___ Data shown
[src/rtl/seg7_scroll_mux.sv]
// Multiplexed N-digit 7-segment driver with a scrolling message buffer.
// Digits refresh one at a time; the window offset steps through the message with wrap.
module seg7_scroll_mux #(
  parameter int N_DIGITS    = 4,
  parameter int MSG_MAX     = 32,
  parameter int REFRESH_DIV = 50000,
  parameter int SCROLL_DIV  = 25000000
) (
  input  logic                clk,
  input  logic                rst_n,
  input  logic                load_valid,
  output logic                load_ready,
  input  logic [4:0]          load_code,
  input  logic                clear,
  input  logic                start,
  input  logic                stop,
  input  logic                scroll_en,
  output logic                busy,
  output logic [N_DIGITS-1:0] an,
  output logic [6:0]          seg
);

  localparam int LW = $clog2(MSG_MAX + 1);
  localparam int AW = (MSG_MAX > 1) ? $clog2(MSG_MAX) : 1;
  localparam int DW = (N_DIGITS > 1) ? $clog2(N_DIGITS) : 1;
  localparam int RW = (REFRESH_DIV > 1) ? $clog2(REFRESH_DIV) : 1;
  localparam int SW = (SCROLL_DIV > 1) ? $clog2(SCROLL_DIV) : 1;

  typedef enum logic {IDLE, RUN} state_t;

  state_t        state_q, state_d;
  logic [LW-1:0] len_q;
  logic [LW-1:0] ofs_q;
  logic [DW-1:0] dig_q;
  logic [RW-1:0] ref_q;
  logic [SW-1:0] scr_q;
  logic [4:0]    msg [MSG_MAX];
  logic [LW:0]   idx;
  logic [4:0]    code;
  logic          accept;
  logic          go;
  logic          ref_tc;
  logic          scr_tc;
  logic          dig_last;
  logic          ofs_last;
  logic          unused_idx_hi;

  function automatic logic [6:0] decode(input logic [4:0] c);
    logic [6:0] s;
    s = 7'h00;
    case (c)
      5'd0:  s = 7'h2A;
      5'd1:  s = 7'h15;
      5'd2:  s = 7'h67;
      5'd3:  s = 7'h37;
      5'd4:  s = 7'h6D;
      5'd5:  s = 7'h37;
      5'd6:  s = 7'h3C;
      5'd7:  s = 7'h6D;
      5'd8:  s = 7'h5B;
      5'd9:  s = 7'h05;
      5'd10: s = 7'h0E;
      5'd11: s = 7'h77;
      5'd12: s = 7'h06;
      5'd13: s = 7'h73;
      5'd14: s = 7'h5F;
      5'd15: s = 7'h7E;
      5'd16: s = 7'h4F;
      5'd17: s = 7'h06;
      5'd18: s = 7'h37;
      5'd19: s = 7'h0F;
      default: s = 7'h00;
    endcase
    return s;
  endfunction

  always_comb begin
    state_d    = state_q;
    load_ready = 1'b0;
    busy       = 1'b0;
    accept     = 1'b0;
    go         = 1'b0;
    unique case (state_q)
      IDLE: begin
        load_ready = (len_q < LW'(MSG_MAX));
        accept     = load_valid && load_ready && !clear;
        go         = start && !clear && (len_q != '0);
        if (go) state_d = RUN;
      end
      RUN: begin
        busy = 1'b1;
        if (stop) state_d = IDLE;
      end
    endcase
  end

  assign ref_tc   = (ref_q == RW'(REFRESH_DIV - 1));
  assign scr_tc   = (scr_q == SW'(SCROLL_DIV - 1));
  assign dig_last = (dig_q == DW'(N_DIGITS - 1));
  assign ofs_last = (ofs_q == len_q - LW'(1));

  // (ofs+digit) mod len; short messages may need several subtractions
  always_comb begin
    idx = {1'b0, ofs_q} + (LW + 1)'(dig_q);
    for (int k = 0; k < N_DIGITS; k++) begin
      if (idx >= {1'b0, len_q}) idx = idx - {1'b0, len_q};
    end
  end

  assign code          = msg[idx[AW-1:0]];
  assign unused_idx_hi = ^idx[LW:AW];

  always_ff @(posedge clk) begin
    if (accept) msg[len_q[AW-1:0]] <= load_code;
  end

  always_ff @(posedge clk or negedge rst_n) begin
    if (!rst_n) begin
      state_q <= IDLE;
      len_q   <= '0;
      ofs_q   <= '0;
      dig_q   <= '0;
      ref_q   <= '0;
      scr_q   <= '0;
      an      <= '0;
      seg     <= '0;
    end else begin
      state_q <= state_d;
      if (state_q == IDLE) begin
        if (clear) len_q <= '0;
        else if (accept) len_q <= len_q + LW'(1);
        if (go) begin
          ofs_q <= '0;
          dig_q <= '0;
          ref_q <= '0;
          scr_q <= '0;
        end
      end else begin
        if (ref_tc) begin
          ref_q <= '0;
          dig_q <= dig_last ? '0 : dig_q + DW'(1);
        end else begin
          ref_q <= ref_q + RW'(1);
        end
        if (scroll_en) begin
          if (scr_tc) begin
            scr_q <= '0;
            ofs_q <= ofs_last ? '0 : ofs_q + LW'(1);
          end else begin
            scr_q <= scr_q + SW'(1);
          end
        end
      end
      if (state_q == RUN && !stop) begin
        an  <= N_DIGITS'(1) << dig_q;
        seg <= decode(code);
      end else begin
        an  <= '0;
        seg <= '0;
      end
    end
  end

endmodule
[config.mk]
export PLATFORM = sky130hd
export DESIGN_NAME = seg7_scroll_mux
export DESIGN_NICKNAME = d
export VERILOG_FILES = /design/src/rtl/seg7_scroll_mux.sv
export SDC_FILE = /design/constraint.sdc
export NUM_CORES = 1
export LEC_CHECK = 0
export ABC_AREA = 1
export CAP_MARGIN = 30
export CORE_MARGIN = 4
export CORE_UTILIZATION = 46
export DETAILED_ROUTE_END_ITERATION = 10
export HOLD_SLACK_MARGIN = 0.06
export SETUP_SLACK_MARGIN = 0.5
export SLEW_MARGIN = 10
export SYNTH_ARGS = -nofsm -noshare
export SYNTH_HDL_FRONTEND = slang
export SYNTH_SLANG_ARGS = --single-unit
[constraint.sdc]
create_clock -name clk -period 8 [get_ports clk]
set_input_delay 2 -clock clk [delete_from_list [all_inputs] [get_ports clk]]
set_output_delay 2 -clock clk [all_outputs]
set_load 0.05 [all_outputs]
==> run metrics <==
status completed; Worst-Margin Slew ~0.85 ns; Post-Syn Instances between 1000 and 1500; Post-synth EDFFs between 150 and 200; GP Congestion 0.8648; drt wl/cell approximately 18 um; synthesized area per cell approximately 8.9 sq um; Cell Area, Placed 0.01335 sq mm; final worst slack about 0.32 ns; Tcrit/Tclk final 0.9594; dominant cell type by area after synthesis edfxtp_1; YS warnings 0; FF-to-FF End seg[3]$_DFF_PN0_; async set or reset register ratio after synthesis 0.2952; IO Pins 25; Syn Nets 1466; via total after detailed routing approximately 10000; RSZ-0062 raised after global routing true; fill count around 2200; fin nets 1609; die area ~0.030 sq mm; synthesized area roughly 0.012 sq mm; vias in the first global route just over 10000; Yosys reg bits ~230; fin crit period ~7.7 ns; Worst Setup End Kind register; final antenna diode count 0; core outline area 0.02635 sq mm; final hold viol count 0; Setup violations, final 0; hold_buf cts 0; Reg clk slew, reported paths about 0.06 ns; Synth area leaders edfxtp_1 (39%), dfrtp_1 (13%), nand2_1 (11%); post-route ant nets 0; post-synth top area share 0.3853; Die Wd around 170 um; clock skew roughly 0.034 ns; Residual DRC 0; Main synth FF type edfxtp_1; maxcap violations 0; share of cells above drive strength 1 0.2357; initial antenna violation count 0; worst-path fanout max 8; hold_ws ~0.52 ns; Final Slew Violations 0; hold depth 2; vias per inst roughly 5.4; Global Route Usage Sum 0.2180; Max-Slew Margin vs Limit 0.4293; r2r startpoint ofs_q[0]$_DFFE_PN0P_; Place WS -0.2661 ns; Arr. time, crit path a little over 8 ns; die height between 150 and 200 um; Hold Startpoint scr_q[14]$_DFFE_PN0P_; clk_lat worst skew around 0.54 ns; CP Class register to register; Starting DRT DRC Count 910; Overflow after GRT 0; first-pass GRT wire length approximately 53 mm; Netlist cell types around 50; clock sinks ~230; r2r setup slk between 0.3 and 0.4 ns; area grow syn2layout 28.81%; root buffer cell clkbuf_16; largest net degree at the start of global routing 68; H-tree depth 1; Setup crit start kind register; worst endpoint required time ~8.4 ns; clock buffer depth 3; Buffers on Ports 24; sequential-to-total area share from yosys stat 0.5198; CTS Buf Count 26; slowest stage delay, CP around 0.40 ns; CP top delay family simple AND/OR/NAND/NOR gates; slowest CP cell dfrtp_1; fmax approximately 0.13 GHz; WL final 33.97 mm; worst-case hold path end point scr_q[14]$_DFFE_PN0P_; Buffers & Inverters on Critical Path 10; Post-DP HPWL between 20 and 25 mm; starting density of the core 0.4731; Hold WC Path Type register to register; drt pass-1 iters 5; Final Instance Area roughly 0.016 sq mm; TritonCTS clock tree yes; number of core rows approximately 60; R2R cell count 63
-- metal layers --
layer,global-route usage,routed length (um),part of all wire
met5,0,0,0
met3,0.02620,1771,0.052
met2,0.3686,16460,0.48
met1,0.2967,14740,0.43
met4,0.06720,994,0.029
-- flip-flops by register name, indices dropped and copies added, names as in the netlist --
register / count
an: 4
dig_q: 2
len_q: 6
msg: 160
ofs_q: 6
ref_q: 16
scr_q: 25
seg: 7
state_q: 1
-- final cells by class --
cell class	instances	area (sq um)	share of cell area
clock inverters	10	118.9	0.007401
clock buffers	33	696.9	0.04339
inverters	204	788.3	0.04908
flip-flops and latches	227	6481	0.4036
multi-input cells	939	5938	0.3697
well taps	335	419.2	0.02610
repair buffers	148	1618	0.1007
-- Yosys cell counts (2+ instances only) --
master	n
a21o_1	2
a21oi_1	41
a22oi_1	2
a31oi_1	7
a32o_1	2
buf_2	6
buf_4	13
buf_6	4
buf_8	3
clkbuf_1	7
clkbuf_4	2
clkinv_1	2
dfrtp_1	67
edfxtp_1	160
fa_1	5
ha_1	46
inv_1	196
inv_2	6
nand2_1	354
nand2_2	10
nand2_4	14
nand3_1	198
nand3_2	5
nand3b_1	2
nand4_1	8
nor2_1	91
nor2_2	2
nor3_1	17
nor4_1	4
o211ai_1	3
o21a_1	3
o21ai_0	44
o21ai_1	9
o21ai_2	2
o22ai_1	17
o32ai_1	5
or2_2	4
or4_1	2
xnor2_1	11
xor2_1	18
-- layout by cell type (no fill, tap or decap), drive strengths merged, types with 5 or more instances in the layout --
cell	Yosys	final
o21ai	55	55
nand4	8	8
nand3	204	204
xor2	18	18
a31oi	7	7
ha	46	46
inv	202	202
nor2	93	93
nand2	378	380
xnor2	11	11
nor3	18	18
clkbuf	9	34
dfrtp	67	67
fa	5	5
edfxtp	160	160
buf	26	122
a21oi	42	42
o32ai	5	5
clkdlybuf4s50	0	23
o22ai	17	17
clkinv	2	8
-- cell families (layout without fill, tap and decap cells) --
family / count (synthesis) / after routing / share of synthesized area
xor gates and xnor gates: 29 / 29 / 0.02037
DFF: 227 / 227 / 0.5198
adders and majority gates: 51 / 51 / 0.05419
buffers and inverters: 239 / 395 / 0.08219
AOI/OAI and AO/OA: 144 / 144 / 0.06784
and+or+nand+nor: 713 / 715 / 0.2556
-- per-stage QoR --
step	setup TNS [ns]	instances	util
6_report	0	1896	0.6094
5_1_grt	-0.4213	1896	0.6094
4_1_cts	0	1877	0.5851
3_5_place_dp	-1.158	1771	0.5067
3_3_place_gp	-0.9621	1771	0.5067
2_1_floorplan	0	1403	-
-- repair_timing --
item / CTS / global route
resized for setup: 112 / 109
setup buffers: 51 / 17
pin swaps: 42 / 77
cloned: 12 / 1
setup endpoints to repair: 7 / 7
-- worst register-to-register path: cells and delay by family (launching register included) --
family | cells | cell delay, ns
flops | 1 | 0.40
buf+inv | 10 | 0.83
compound gates | 11 | 1.49
simple gates | 35 | 3.13
fa+ha+maj | 7 | 1.77
-- worst max path at each step --
| stage | cells past startpoint | slack [ns] | startpoint | to |
|---|---|---|---|---|
| 6_report | 63 | 0.32 | ofs_q[0]$_DFFE_PN0P_ | seg[3]$_DFF_PN0_ |
| 3_5_place_dp | 60 | -0.27 | dig_q[0]$_DFFE_PN0P_ | seg[4]$_DFF_PN0_ |
| 4_1_cts | 65 | 0.48 | dig_q[0]$_DFFE_PN0P_ | seg[3]$_DFF_PN0_ |
| 2_1_floorplan | 64 | 0.50 | dig_q[0]$_DFFE_PN0P_ | seg[6]$_DFF_PN0_ |
| 5_1_grt | 62 | -0.09 | ofs_q[0]$_DFFE_PN0P_ | seg[4]$_DFF_PN0_ |
| 3_3_place_gp | 58 | -0.21 | ofs_q[1]$_DFFE_PN0P_ | seg[6]$_DFF_PN0_ |
Power is left out: the tool's default activity adds up to more than one toggle a clock period on the data nets, which glitch-free logic cannot reach.
File: config.mk
export PLATFORM = sky130hd
export DESIGN_NAME = sim_axi_slave_flat
export DESIGN_NICKNAME = d
export VERILOG_FILES = /design/src/rtl/sim_axi_pkg.sv /design/src/rtl/sim_axi_slave_if.sv /design/src/rtl/sim_axi_fifo.sv /design/src/rtl/sim_axi_slave.sv /design/src/flat_wrapper.sv
export SDC_FILE = /design/constraint.sdc
export NUM_CORES = 2
export LEC_CHECK = 0
export CAP_MARGIN = 25
export CORE_MARGIN = 1
export CORE_UTILIZATION = 35
export CTS_CLUSTER_DIAMETER = 60
export CTS_CLUSTER_SIZE = 20
export DETAILED_ROUTE_END_ITERATION = 16
export PLACE_DENSITY = 0.65
export SYNTH_ARGS = -nofsm -noshare
export SYNTH_HDL_FRONTEND = slang
export SYNTH_HIERARCHICAL = 1
export SYNTH_SLANG_ARGS = --single-unit
export TNS_END_PERCENT = 1
File: constraint.sdc
create_clock -name clk -period 20.6 [get_ports clk]
set_input_delay 4.12 -clock clk [delete_from_list [all_inputs] [get_ports clk]]
set_output_delay 4.12 -clock clk [all_outputs]
set_load 0.005 [all_outputs]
______
== Exercise aim ==
In the entries above, find the line holding "pin swaps: 42 / 77" and the line holding "-- worst max", then retype exactly those two lines and every line between them, and nothing else.

== Answer box ==
pin swaps: 42 / 77
cloned: 12 / 1
setup endpoints to repair: 7 / 7
-- worst register-to-register path: cells and delay by family (launching register included) --
family | cells | cell delay, ns
flops | 1 | 0.40
buf+inv | 10 | 0.83
compound gates | 11 | 1.49
simple gates | 35 | 3.13
fa+ha+maj | 7 | 1.77
-- worst max path at each step --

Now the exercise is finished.